SC tem reconhecimento nacional pelo seu dinamismo empreendedor. Com mais de 1,6 milhão de empresas ativas, registrou a abertura de 151 mil novos pequenos negócios apenas no primeiro semestre de 2025, um crescimento de 21,3% em relação ao mesmo período do ano anterior. Além disso, 97% das novas empresas abertas são pequenos negócios, evidenciando a força do empreendedorismo como um dos principais motores da economia.
O TJ-SC promove hoje evento alusivo aos 20 anos da Lei Maria da Penha, reunindo pesquisadores, magistrados, servidores, especialistas e convidados, dentre eles Lili de Grammont, psicóloga, psicanalista, coreógrafa e ativista, filha da cantora Eliane de Grammont e do cantor Lindomar Castilho. Ele tinha dois anos quando o pai assassinou a mãe, em 1981, em um dos casos de feminicídio mais conhecidos no país. Décadas depois, transformou essa história em trabalho de acolhimento, conscientização e defesa dos direitos de mulheres em situação de violência e de órfãos do feminicídio.
Os senadores Sergio Moro e Esperidião Amin se uniram num elogio ao presidente Lula por ter sancionado, segunda-feira, o projeto de lei 15.425, que pune o exercício ilegal da medicina veterinária. Ambos destacaram a importância da medida. O texto prevê detenção de seis meses a dois anos e multa para quem atuar sem autorização legal ou além dos limites da profissão, mesmo sem receber pagamento pelo serviço.
Poluição visual à parte, que é intensa e sobretudo de mau gosto geral em quase sua totalidade, o Ministério Público Federal expediu recomendação aos prefeitos de Blumenau, Gaspar e Ilhota, para que identifiquem e retirem todos os painéis de publicidade e outdoors instalados irregularmente às margens do Rio Itajaí-Açu. A iniciativa busca reprimir danos ambientais e proteger o patrimônio histórico-cultural e paisagístico da região.
Há um coro entre os analistas políticos catarinenses de que essa decisão estapafúrdia do governo federal de suspender, antes do prazo acordado, a pesca da tainha, na modalidade de arrasto, apenas em SC e em mais nenhum outro lugar do país, torna bem mais complicadas as perspectivas da esquerda nas eleições de outubro, em todos os níveis. A impressão que fica é que o governo Lula não gosta dos catarinenses.
O caso Mariana Ferrer, influenciadora digital catarinense dopada e estuprada durante uma festa na Ilha de SC em 2018, com ampla repercussão nacional, tem novo capítulo. O Supremo Tribunal Federal vai decidir nesta quarta-feira se a prova produzida em processos e julgamentos de crimes sexuais em que há violações de direitos fundamentais da vítima, especialmente em relação a dignidade e honra, como foi o caso, pode ser considerada ilícita. O plenário virtual já reconheceu a repercussão geral na matéria discutida e recurso extraordinário com agravo. Hoje deve ser fixada a tese no julgamento do mérito.

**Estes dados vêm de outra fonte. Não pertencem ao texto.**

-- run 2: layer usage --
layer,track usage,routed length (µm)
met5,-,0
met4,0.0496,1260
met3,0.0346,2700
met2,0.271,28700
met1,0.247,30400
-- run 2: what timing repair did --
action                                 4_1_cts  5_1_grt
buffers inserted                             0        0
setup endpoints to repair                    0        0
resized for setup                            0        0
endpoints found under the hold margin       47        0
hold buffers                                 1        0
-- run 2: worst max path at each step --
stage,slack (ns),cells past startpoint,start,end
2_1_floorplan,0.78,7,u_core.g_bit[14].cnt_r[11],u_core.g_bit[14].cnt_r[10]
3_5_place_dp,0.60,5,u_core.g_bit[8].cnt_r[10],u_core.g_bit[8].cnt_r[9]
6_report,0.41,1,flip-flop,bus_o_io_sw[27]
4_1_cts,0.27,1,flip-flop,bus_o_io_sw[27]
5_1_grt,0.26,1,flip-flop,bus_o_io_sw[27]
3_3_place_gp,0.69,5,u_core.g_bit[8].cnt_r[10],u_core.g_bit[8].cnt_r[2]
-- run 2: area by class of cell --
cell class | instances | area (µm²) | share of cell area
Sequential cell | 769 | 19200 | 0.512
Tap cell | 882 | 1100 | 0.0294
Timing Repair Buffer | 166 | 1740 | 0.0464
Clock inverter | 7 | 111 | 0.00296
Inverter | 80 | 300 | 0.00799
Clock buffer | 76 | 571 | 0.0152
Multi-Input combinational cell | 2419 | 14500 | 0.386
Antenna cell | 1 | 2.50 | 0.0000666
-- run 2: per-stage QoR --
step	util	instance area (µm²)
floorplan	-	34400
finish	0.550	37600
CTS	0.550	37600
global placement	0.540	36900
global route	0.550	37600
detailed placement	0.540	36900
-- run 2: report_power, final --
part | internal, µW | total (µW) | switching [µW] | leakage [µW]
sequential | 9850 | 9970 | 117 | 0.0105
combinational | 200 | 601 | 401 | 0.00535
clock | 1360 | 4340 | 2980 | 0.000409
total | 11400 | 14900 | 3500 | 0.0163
### config.mk
export PLATFORM = sky130hd
export DESIGN_NAME = backprop_sequencer
export DESIGN_NICKNAME = d
export VERILOG_FILES = /design/src/rtl/backprop_sequencer.sv
export SDC_FILE = /design/constraint.sdc
export NUM_CORES = 2
export LEC_CHECK = 0
export ABC_AREA = 1
export CAP_MARGIN = 15
export CORE_ASPECT_RATIO = 1.5
export CORE_MARGIN = 3
export CORE_UTILIZATION = 35
export CTS_BUF_LIST = sky130_fd_sc_hd__clkbuf_8
export DETAILED_ROUTE_END_ITERATION = 7
export SLEW_MARGIN = 20
export SYNTH_ARGS = -nofsm -noshare
export SYNTH_HDL_FRONTEND = slang
export SYNTH_SLANG_ARGS = --single-unit
### constraint.sdc
create_clock -name clk -period 25.7 [get_ports clk]
set_input_delay 3.855 -clock clk [delete_from_list [all_inputs] [get_ports clk]]
set_output_delay 3.855 -clock clk [all_outputs]
set_load 0.1 [all_outputs]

O relator é o ministro Alexandre de Moraes, que destacou o fato de o STF ter julgado inconstitucional a prática de questionar a vida sexual ou o modo de vida da vítima na apuração e no julgamento de crimes de violência contra mulheres e ao afastar a tese da “legítima defesa da honra”. Acrescenta que “em que pese a relevância dos precedentes, deve-se reconhecer que a mulher continua sendo tratada, social e institucionalmente, em papel de inferioridade em relação ao homem”. O caso ganhou tanta repercussão o Congresso aprovou a Lei Mariana Ferrer (lei federal 14.245/2021) que proíbe a humilhação de testemunhas em crimes sexuais.
O caso do cão Orelha, em Florianópolis, foi o pano de fundo, ontem, no início da votação, na Comissão de Constituição de Justiça (CCJ) da Câmara, da proposta de emenda constitucional que diminui a maioridade penal para 16 anos. Está apensada a ela a PEC 8, de 2016, que permite reduzir a maioridade penal em casos de crimes hediondos e de crueldade extrema contra pessoas e animais, em alusão a Orelha, caso que foi arquivado sem comprovação de participação dos jovens.
O deputado federal Jorge Goetten (Republicanos-SC) foi um d mais ativos integrantes da comissão especial da Câmara dos Deputados que estuda alterações no Código de Trânsito Brasileiro e que reúne-se hoje para apresentação, discussão e votação do relatório final. As proposições envolvem formação de motoristas, segurança viária, regras para exames médicos, psicológicos e toxicológicos, limites de velocidade, radares móveis e o sistema de cobrança de pedágio livre (free flow), dentre outras.